Empirical validation of race-neutral normative brain morphometry models across ethnoracially diverse populations

Abstract

Normative models of brain morphometry quantify individual deviations from typical anatomical patterns and hold promise for enhancing clinical decision-making. However, their clinical utility depends critically on demonstrating generalizability across diverse ethnoracial populations. We previously developed sex-specific, race-neutral normative models for cortical thickness, surface area, and subcortical volumes using brain scans from a large international sample of healthy individuals, as part of the CentileBrain Project, a global initiative to provide open-access, neuroimaging reference models.
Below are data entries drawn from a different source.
**config.mk**
```make
export PLATFORM = sky130hd
export DESIGN_NAME = cvs_ctrl
export DESIGN_NICKNAME = d
export VERILOG_FILES = /design/src/rtl/core/cvs_pkg.sv /design/src/rtl/core/cvs_ctrl.sv
export SDC_FILE = /design/constraint.sdc
export NUM_CORES = 1
export LEC_CHECK = 0
export BUFFER_PORTS_ARGS = -buffer_cell sky130_fd_sc_hd__buf_4
export CAP_MARGIN = 20
export CORE_MARGIN = 3
export CORE_UTILIZATION = 45
export DETAILED_ROUTE_END_ITERATION = 7
export PLACE_DENSITY = 0.7
export SLEW_MARGIN = 10
export SYNTH_ARGS = -nofsm -noshare
export SYNTH_HDL_FRONTEND = slang
export SYNTH_SLANG_ARGS = --single-unit
```
**constraint.sdc**
```tcl
create_clock -name clk -period 6.6 [get_ports clk]
set_clock_uncertainty 0.1 [all_clocks]
set_input_delay 0.99 -clock clk [delete_from_list [all_inputs] [get_ports clk]]
set_output_delay 0.99 -clock clk [all_outputs]
set_load 0.03 [all_outputs]
```
**src/rtl/core/cvs_pkg.sv**
```systemverilog
// ----------------------------------------------------------------------------
// cvs_pkg
// Shared types, register indexes and constants of the 3x3 convolution stream.
// ----------------------------------------------------------------------------
package cvs_pkg;

  localparam int unsigned MAX_WIDTH_DEF = 1024;
  localparam int unsigned KSIZE         = 3;
  localparam int unsigned PIX_W         = 8;
  localparam int unsigned COEFF_W       = 16;
  localparam int unsigned IMG_W_W       = 11;
  localparam int unsigned CREG_W        = COEFF_W * KSIZE;
  localparam int unsigned PROD_W        = COEFF_W + PIX_W + 1;
  localparam int unsigned SUM_W         = PROD_W + 4;
  localparam int unsigned QUO_W         = SUM_W - 8;
  localparam int unsigned FIFO_DEPTH    = 8;
  localparam int unsigned FIFO_AW       = $clog2(FIFO_DEPTH);
  localparam int unsigned FIFO_CW       = $clog2(FIFO_DEPTH + 1);

  localparam logic [IMG_W_W-1:0] IMG_W_RST = IMG_W_W'(512);
  localparam logic [CREG_W-1:0]  COEFF_RST = 48'h001C_001C_001C;

  typedef enum logic [1:0] {
    REG_IMAGE_WIDTH = 2'd0,
    REG_COEFF_ROW_0 = 2'd1,
    REG_COEFF_ROW_1 = 2'd2,
    REG_COEFF_ROW_2 = 2'd3
  } reg_idx_t;

  typedef struct packed {
    logic [PIX_W-1:0] pixel_in;
    logic             first_of_frame;
  } in_word_t;

  typedef struct packed {
    logic [PIX_W-1:0] pixel_out;
    logic             clamped;
  } out_word_t;

  typedef logic [KSIZE-1:0][CREG_W-1:0] coeff_bank_t;

  // pixel and window flags of one accepted word, toward the line buffers
  typedef struct packed {
    logic [PIX_W-1:0] pix;
    logic             above1_ok;
    logic             above2_ok;
    logic             row_start;
  } tap_req_t;

  typedef logic [KSIZE-1:0][KSIZE-1:0][PIX_W-1:0] pix_win_t;

  typedef struct packed {
    logic     valid;
    pix_win_t pix;
  } tap_win_t;

endpackage

```
**src/rtl/core/cvs_ctrl.sv**
```systemverilog
// ----------------------------------------------------------------------------
// cvs_ctrl
// Column and row tracking; yields the line address and window flags per word.
// ----------------------------------------------------------------------------
module cvs_ctrl #(
  parameter int unsigned MAX_WIDTH = cvs_pkg::MAX_WIDTH_DEF
) (
  input  logic                               clk,
  input  logic                               rst_n,
  input  logic                               acc,
  input  cvs_pkg::in_word_t                  in_word,
  input  logic [cvs_pkg::IMG_W_W-1:0]        image_width,
  output logic [$clog2(MAX_WIDTH)-1:0]       col,
  output cvs_pkg::tap_req_t                  req
);
  import cvs_pkg::*;

  localparam int unsigned CW = $clog2(MAX_WIDTH);
  localparam int unsigned WW = CW + 1;

  logic [CW-1:0] col_r, col_nxt;
  logic [1:0]    rows_r, rows_nxt;
  logic [WW-1:0] eff_w;
  logic [CW-1:0] col_in;
  logic [1:0]    rows_in;
  logic [1:0]    rows_cur;
  logic [WW-1:0] col_inc;

  always_comb begin
    if (image_width == '0) begin
      eff_w = WW'(1);
    end else if (32'(image_width) > MAX_WIDTH) begin
      eff_w = WW'(MAX_WIDTH);
    end else begin
      eff_w = WW'(image_width);
    end
  end

  always_comb begin
    col_in  = in_word.first_of_frame ? '0 : col_r;
    rows_in = in_word.first_of_frame ? '0 : rows_r;
    // width shrunk mid-row: close the row first
    if ({1'b0, col_in} >= eff_w) begin
      col      = '0;
      rows_cur = (rows_in == 2'd2) ? 2'd2 : rows_in + 2'd1;
    end else begin
      col      = col_in;
      rows_cur = rows_in;
    end
    col_inc = {1'b0, col} + WW'(1);
    if (col_inc >= eff_w) begin
      col_nxt  = '0;
      rows_nxt = (rows_cur == 2'd2) ? 2'd2 : rows_cur + 2'd1;
    end else begin
      col_nxt  = col_inc[CW-1:0];
      rows_nxt = rows_cur;
    end
    req.pix       = in_word.pixel_in;
    req.above1_ok = (rows_cur != 2'd0);
    req.above2_ok = (rows_cur == 2'd2);
    req.row_start = (col == '0);
  end

  always_ff @(posedge clk) begin
    if (!rst_n) begin
      col_r  <= '0;
      rows_r <= '0;
    end else if (acc) begin
      col_r  <= col_nxt;
      rows_r <= rows_nxt;
    end
  end

endmodule

```
==> results of run 1 <==
==> synthesized netlist by cell type, drive strengths merged, types with 2 or more instances <==
cell type	number
clkbuf	7
nand4	2
a21o	2
o211ai	2
o21ai	2
and3	6
nand3b	5
dfxtp	12
a21oi	6
mux2	2
a22o	2
and2	6
inv	13
nand2	23
o21a	2
a211o	3
nor2b	8
xnor2	3
nand3	12
buf	10
a31oi	3
and4	4
nor2	20
xor2	5
ha	27
a221o	2
nor4	4
nand2b	3
nor3	2
o221ai	2
==> flip-flops by register name, summed over array words and instances (netlist names) <==
register	cells
col_r	10
rows_r	2
==> metal layers <==
metal	GRT usage	share of wire	up-vias
met1	0.251	0.48	664
met5	0	0	-
met4	0.0355	0.0084	0
met3	0.0408	0.064	4
met2	0.255	0.45	37
li1	-	-	775
==> worst max-delay path: cells and delay by family <==
| family | cells | cell delay [ns] |
|---|---|---|
| fa+ha+maj | 3 | 0.72 |
| compound gates | 6 | 1.19 |
| simple gates | 11 | 2.63 |
| buf+inv | 1 | 0.11 |
==> final timing paths <==
kind | from | to | slack [ns] | depth (start not counted)
min reg2reg | col_r[0] | col_r[0] | 0.37 | 2
min | col_r[0] | col_r[0] | 0.37 | 2
max | image_width[6] | col_r[7] | 1.09 | 21
max reg2reg | col_r[8] | col_r[7] | 1.51 | 18
==> logic make-up after synthesis <==
group	Yosys count	share of synthesized area
buf+inv	31	0.0953
fa+ha+maj	27	0.208
simple gates	100	0.342
xor+xnor	8	0.0430
compound gates	31	0.145
flops	12	0.148
mux	3	0.0200
==> power by group <==
part           switching [mW]  internal, mW  leakage [nW]
sequential           0.000494        0.0733        0.0970
clock                  0.0273        0.0336        0.0210
combinational          0.0274        0.0184         0.768
==> layout make-up <==
cell class | instances | area, um^2
fill | 349 | 1590
multi-input combinational | 169 | 1230
sequential | 12 | 240
timing repair buffer | 27 | 203
tap | 46 | 57.6
inverter | 14 | 52.6
clock buffer | 4 | 36.3
==> out/metrics.yaml, run 1 <==
cts-root-buf: "clkbuf_4"
status: "complete, no violations"
final_core_util: 0.533
irDropWorstVdd_uv: 123
start_kind: "primary input"
grt-ovfl-total: 0
synth-edff-count: 0
tritoncts: "yes"
ant_nets: 0
p_leak_nw: 0.886
numCtsBuffers: 3
syn_avg_cell_area_um2: 7.68
cp_max_fo: 11
synth_nets: 262
routed_via_density: 5.44
gp_congestion: 0.899
cp_slowest_cell: "nand3_1"
drtPass1Iterations: 4
pre_cts_slack_ns: 0.765
grt_max_degree: 15
area_growth_pct: 11.9
async_reset_ff_frac: 0
cap_violations: 0
design_area_mm2: 0.00182
coreArea_mm2: 0.00342
crit_arrival_ns: 5.66
grt_pass1_vias: 1296
worstHoldPathType: "register to register"
finalMaxSlewViolations: 0
num_vias: 1480
setup_slack_ns: 1.09
grt_usage: 0.172
syn_inst: 212
ys_warn_count: 0
rsz0062_at_grt: "false"
post_cts_buffers: 0
die_area_mm2: 0.00438
crit_required_ns: 6.74
setup_viol: 0
drc: 0
htree_levels: 1
setup_tns_ns: 0
drive_gt1_frac: 0.177
synthTopCellsByArea: "ha_1, dfxtp_1, nand2_1"
wl_per_cell_um: 13.6
clk_path_buf_depth: 2
synth_top_area_cell: "ha_1"
final_cell_mix: "ha_1, buf_4, nand2_1"
nets: 277
clock_latency_ns: 0.29
finalCritPeriodShare: 0.835
port_buffers: 27
cpPeakStageDelay_ns: 0.38
antenna_found_initial: 0
grt_pass1_wl_um: 5890
clock_sinks: 12
postRouteWirelength_um: 3710
synth.top_cell.area_share: 0.208
drtIter0Drc: 88
initial_core_util: 0.477
worstSetupPathType: "primary input to register"
power_density_mw_per_mm2: 99.1
dieHeight_um: 66.1
ys_ff_latch: 12
crit_chain: "buf_4 > nor4_1 > a31oi_1 > nor2_1 > ha_1 > nor2b_1 > o21ai_1 > a32oi_2 > nand3_1 > nor2_1 > ha_1 > and3_4 > and2_1 > and3_1 > ha_1 > a21oi_1 > nor4b_1 > o311a_1 > nor2_1 > nor3_1 > a221o_1"
whs_ns: 0.365
fmax_mhz: 181
dpl-instance-area_mm2: 0.00179
fin_cells: 272
num_antenna_cells: 0
post_cts_resized: 0
cp-end-kind: "register"
hold_viol_final: 0
period_needed_ns: 5.51
slew_headroom: 0.720
io_pins: 44
clk_pin_slew_ns: 0.09
placed_cells_incl_taps: 268
ys.flop_type: "dfxtp_1"
tightest_slew_ns: 0.417
die_w_um: 66.1
hpwlAfterDp_um: 3080
cts_hold_buf: 0
rows: 21
ys_seq_area_frac: 0.148
power.total_uw: 181
yosysUniqueCellTypes: 51
netlist_area_mm2: 0.00163
(Power assumes the default switching activity.)
==> run 2, diff against run 1 <==
Settings changed: PLACE_DENSITY 0.7 to 0.73.
Clock period 6.6 ns to 4.95 ns, I/O delays scaled along.
==> out/metrics.yaml, run 2 (same netlist as run 1, synthesis figures left out) <==
ant_nets: 0  # unchanged
postRouteWirelength_um: 3830  # was 3710 um
grt_pass1_wl_um: 6550  # was 5890 um
grt-ovfl-total: 0  # unchanged
largestRegisters: "col_r (10), rows_r (2)"  # unchanged
cp-end-kind: "register"  # unchanged
gp_congestion: 0.904  # was 0.899
port_buffers: 27  # unchanged
worstHoldStart: "col_r[0]"  # unchanged
cts-root-buf: "clkbuf_4"  # unchanged
rsz0062_at_grt: "true"  # was false
power_density_mw_per_mm2: 118  # was 99.1 mW/mm^2
drc: 0  # unchanged
antenna_found_initial: 0  # unchanged
die_w_um: 66.1  # unchanged
finalMaxSlewViolations: 0  # unchanged
status: "complete, no violations"  # unchanged
slew_headroom: 0.732  # was 0.720
dieHeight_um: 66.1  # unchanged
drtPass1Iterations: 5  # was 4
whs_ns: 0.368  # was 0.365 ns
drive_gt1_frac: 0.220  # was 0.177
nets: 284  # was 277
final_cell_mix: "buf_4, ha_1, nand2_1"  # was ha_1, buf_4, nand2_1
setup_slack_ns: 0.226  # was 1.09 ns
grt_pass1_vias: 1418  # was 1,296
grt_max_degree: 15  # unchanged
wl_per_cell_um: 13.8  # was 13.6 um
top_register: "col_r"  # unchanged
die_area_mm2: 0.00438  # unchanged
fmax_mhz: 212
num_vias: 1520  # was 1,480
cts_hold_buf: 0  # unchanged
layout_commonest_cell: "buf_4"
final_core_util: 0.551  # was 0.533
fin_cells: 278  # was 272
hpwlAfterDp_um: 3130  # was 3080 um
clock_latency_ns: 0.27  # was 0.29 ns
irDropWorstVdd_uv: 97.2  # was 123 uV
numCtsBuffers: 3  # unchanged
startpoint: "image_width[6]"  # unchanged
pre_cts_slack_ns: -0.185  # was 0.765 ns
period_needed_ns: 4.72
hold_viol_final: 0  # unchanged
setup_viol: 0  # unchanged
clk_pin_slew_ns: 0.07  # was 0.09 ns
start_kind: "primary input"  # unchanged
io_pins: 44  # unchanged
cap_violations: 0  # unchanged
rows: 21  # unchanged
initial_core_util: 0.477  # unchanged
area_growth_pct: 15.7  # was 11.9%
worstHoldPathType: "register to register"  # unchanged
largest_register_ffs: 10  # unchanged
grt_usage: 0.191  # was 0.172
reg2reg_from: "col_r[2]"  # was col_r[8]
clock_sinks: 12  # unchanged
htree_levels: 1  # unchanged
cp_max_fo: 7  # was 11
drtIter0Drc: 134  # was 88
finalCritPeriodShare: 0.954
p_leak_nw: 0.918  # was 0.886 nW
coreArea_mm2: 0.00342  # unchanged
num_antenna_cells: 0  # unchanged
crit_required_ns: 5.01  # was 6.74 ns
routed_via_density: 5.47  # was 5.44
clk_path_buf_depth: 2  # unchanged
tightest_slew_ns: 0.401  # was 0.417 ns
placed_cells_incl_taps: 275  # was 268
worstSetupPathType: "primary input to register"  # unchanged
crit_arrival_ns: 4.79  # was 5.66 ns
power.total_uw: 223  # was 181 uW
tritoncts: "yes"  # unchanged
[run 2: critical path: stages]
cell and delay, ns:
buf_4 0.11, nor4_1 0.38, a31oi_1 0.16, nor2_2 0.13
ha_1 0.24, nor2b_1 0.10, o21ai_1 0.09, a32oi_2 0.23
buf_4 0.18, nand3_1 0.10, inv_1 0.10, ha_1 0.19
and3_4 0.24, and2_1 0.21, xnor2_1 0.14, nor2_1 0.07
ha_1 0.27, o21a_1 0.11, o211ai_1 0.07, and2_1 0.19
o21a_2 0.27, and4_1 0.21, a221o_1 0.25
[run 2: worst paths after layout]
| kind | to | slack [ns] | cells past startpoint |
|---|---|---|---|
| max | col_r[9] | 0.23 | 23 |
| min | col_r[0] | 0.37 | 2 |
| max reg2reg | col_r[9] | 0.72 | 20 |
| min reg2reg | col_r[0] | 0.37 | 2 |
[run 2: cell type report]
class                   instances  area, um^2
flip-flops and latches         12         240
clock buffers                   3        22.5
repair buffers                 34         255
well taps                      46        57.6
multi-input cells             169        1250
inverters                      14        52.6
fillers                       331        1530
[run 2: timing repair]
action                                  CTS  global route
gates resized for setup                   0             4
setup buffers                             0             0
endpoints found under the setup margin    0            12
[run 2: metrics by stage]
step                      TNS [ns]  area, um^2
after floorplan                  0        1640
after global placement      -0.296        1850
after detailed placement    -0.810        1850
after CTS                        0        1870
after global routing      -0.00197        1880
final                            0        1880
[run 2: routing by layer]
| metal | global-route usage | vias to the layer above | share of wire | routed length (um) |
|---|---|---|---|---|
| met2 | 0.296 | 40 | 0.46 | 1750 |
| met1 | 0.272 | 692 | 0.49 | 1870 |
| met4 | 0.0305 | 0 | 0.0021 | 8 |
| li1 | - | 786 | - | - |
| met5 | 0 | - | 0 | 0 |
| met3 | 0.0442 | 2 | 0.053 | 204 |
[run 2: report_power, final]
group / switching, mW / total (mW) / leakage [nW] / internal, mW
registers: 0.000655 / 0.0984 / 0.0970 / 0.0977
logic: 0.0380 / 0.0655 / 0.807 / 0.0275
clock network: 0.0307 / 0.0588 / 0.0138 / 0.0282
total: 0.0694 / 0.223 / 0.918 / 0.153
The primary aim of the present study was to empirically evaluate the generalizability and accuracy of these pretrained models across multiple ethnoracial groups. To this end, we tested model performance in independent samples of healthy individuals from Africa, Asia, Europe, and the Americas, with ethnoracial classification defined either by self-identification or genetic ancestry (N = 4,862). We further compared performance against normative models developed exclusively from a single-population Chinese cohort. Across all groups, as well as in the pooled sample, the pretrained CentileBrain models demonstrated consistently high accuracy, with relative mean absolute error values below 10% for subcortical volume and surface area and below 5% for cortical thickness. Model performance was highly concordant across self-identified and ancestry-defined groups. In a separate analysis, the CentileBrain models performed comparably to a population-specific model when applied to an independent ancestry-matched sample. These findings provide empirical support for the generalizability of race-neutral normative models developed on large and diverse samples and underscore their potential utility for individualized neuroimaging assessment across ethnoracially diverse populations.